Walker still pursues his work. On one occasion, he had a cofferdam built in a river downstream from a bridge from which a bagful of human bones had been dropped; later, a bullet with striations linking it to the suspect’s weapon was found. And there was the internationally publicized "Case of the Merry Widow" in 1936 concerning the murder and dismemberment of socialite Grayce Asquith, which involved an identification of basic blood type and the first ever use of a toe print (in blood under a tub) in a criminal trial. In 1945, prominent lawyer John Noxon was convicted of electrocuting an infant son born with Down Syndrome. Though Noxon claimed that the death had been an accident, Walker determined the father’s guilt by revealing that there were microscopic quantities of copper from an electrical cord on both the infant’s body and a metal tray.

Walker wrote journal articles to promote his ideas and techniques. In 1937, he published "Chemistry and Legal Medicine" in the New England Journal of Medicine. In it, he argued that all states should have crime labs and listed ways that chemistry could be used in crime detection. Towards the end of the article, he recommended the use of a new technique he had developed for use in shooting cases. Whereas, previously, powder burns had been detectable only in cases where the person had been shot at close range, his test would reveal the "entire powder pattern from shots fired at a much greater distance … by locating each individual grain of powder in the exact position in which it lies upon the cloth."

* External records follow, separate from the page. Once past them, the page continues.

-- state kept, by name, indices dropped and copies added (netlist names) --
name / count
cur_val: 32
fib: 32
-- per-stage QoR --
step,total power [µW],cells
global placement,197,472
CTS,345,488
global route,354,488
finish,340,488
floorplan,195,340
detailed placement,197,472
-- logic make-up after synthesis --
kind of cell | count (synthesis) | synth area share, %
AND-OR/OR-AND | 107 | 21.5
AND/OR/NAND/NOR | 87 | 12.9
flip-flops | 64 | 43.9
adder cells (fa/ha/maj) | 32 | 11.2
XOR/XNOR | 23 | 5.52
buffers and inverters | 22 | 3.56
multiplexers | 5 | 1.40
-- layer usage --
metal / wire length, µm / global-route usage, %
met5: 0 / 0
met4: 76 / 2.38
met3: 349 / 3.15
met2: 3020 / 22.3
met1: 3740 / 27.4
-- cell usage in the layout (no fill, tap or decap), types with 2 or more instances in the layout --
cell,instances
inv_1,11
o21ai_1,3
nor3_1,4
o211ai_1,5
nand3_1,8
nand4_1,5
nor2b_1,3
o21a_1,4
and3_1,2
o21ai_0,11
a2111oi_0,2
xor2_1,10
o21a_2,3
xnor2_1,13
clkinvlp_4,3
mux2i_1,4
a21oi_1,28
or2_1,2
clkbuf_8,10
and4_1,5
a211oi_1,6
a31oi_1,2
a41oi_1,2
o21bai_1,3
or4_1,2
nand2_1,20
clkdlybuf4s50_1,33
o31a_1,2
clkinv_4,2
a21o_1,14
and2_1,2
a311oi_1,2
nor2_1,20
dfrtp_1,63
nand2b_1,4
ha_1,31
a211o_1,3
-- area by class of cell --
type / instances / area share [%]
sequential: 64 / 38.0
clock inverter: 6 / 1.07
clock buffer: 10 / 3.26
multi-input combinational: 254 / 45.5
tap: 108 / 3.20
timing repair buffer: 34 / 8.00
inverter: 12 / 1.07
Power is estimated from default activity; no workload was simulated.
<file path="design.v">
`timescale 1ns / 1ps
module fibonacci_task(clk,rst,fib);
input clk,rst;
output reg [31:0] fib;
reg [31:0] prev_val,cur_val;
task fibonacci;
input [31:0] curr,prev;
output reg [31:0] fib_seq;
begin
fib_seq = prev+curr;
end
endtask
always @ (posedge clk or posedge rst)
begin
if(rst)
begin
fib <= 32'd0;
prev_val <= 32'd0;
cur_val <= 32'd1;
end
else
begin
fib <= cur_val;
prev_val <= cur_val;
fibonacci(prev_val,cur_val,fib);
cur_val <= fib;
end
end
endmodule
</file>
<file path="run.sh">
#!/bin/bash
# OpenROAD 26Q1-2900-gdf79404cd8, Yosys 0.63+post, stock flow scripts
make -C /OpenROAD-flow-scripts/flow DESIGN_CONFIG=/design/flow/config.mk WORK_HOME=/design/flow/orfs finish
</file>
<file path="config.mk">
export PLATFORM = sky130hd
export DESIGN_NAME = fibonacci_task
export DESIGN_NICKNAME = fibonacci_task
export VERILOG_FILES = /design/flow/design.v
export SDC_FILE = /design/flow/constraint.sdc
export NUM_CORES = 4
export LEC_CHECK = 1
export CORE_UTILIZATION = 40
</file>
<file path="constraint.sdc">
current_design fibonacci_task

set clk_period 15.8
set clk_io_pct 0.2

create_clock -name clk0 -period $clk_period [get_ports {clk}]

set non_clock_inputs [all_inputs -no_clocks]
set_input_delay [expr $clk_period * $clk_io_pct] -clock clk0 $non_clock_inputs
set_output_delay [expr $clk_period * $clk_io_pct] -clock clk0 [all_outputs]
</file>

He also authored or co-authored a series of journal articles describing his new techniques. Among these, were: "The Spectrograph as an Aid in Criminal Investigation," "The Quantitative Estimation of Barbiturates in Blood by Ultraviolet Spectrometry," "Paper Chromatography in Criminal Investigation," "A New Test for Seminal Stains," "Visualizing of Writing on Charred Paper," "Bullet Holes and Chemical Residues In Shooting Cases," and "Paper Chromatography for Identification of Common Barbiturates"

==Final years==
Walker would die of Hodgkin’s disease in April 1952 – probably the result of breathing benzene fumes in his own laboratory. Though terribly ill, he kept a full schedule of work for most of his last two years. For instance, in 1950, he travelled to Maine first to teach twenty-five state policemen about the uses of science in crime detection and then to testify at the retrial of a deputy sheriff convicted of murder in 1938. There, Walker was identified in the Maine Attorney General’s official report of the trial as “generally considered to be the outstanding police chemist in New England”, which was the finding that the deputy had been “fraudulently convicted."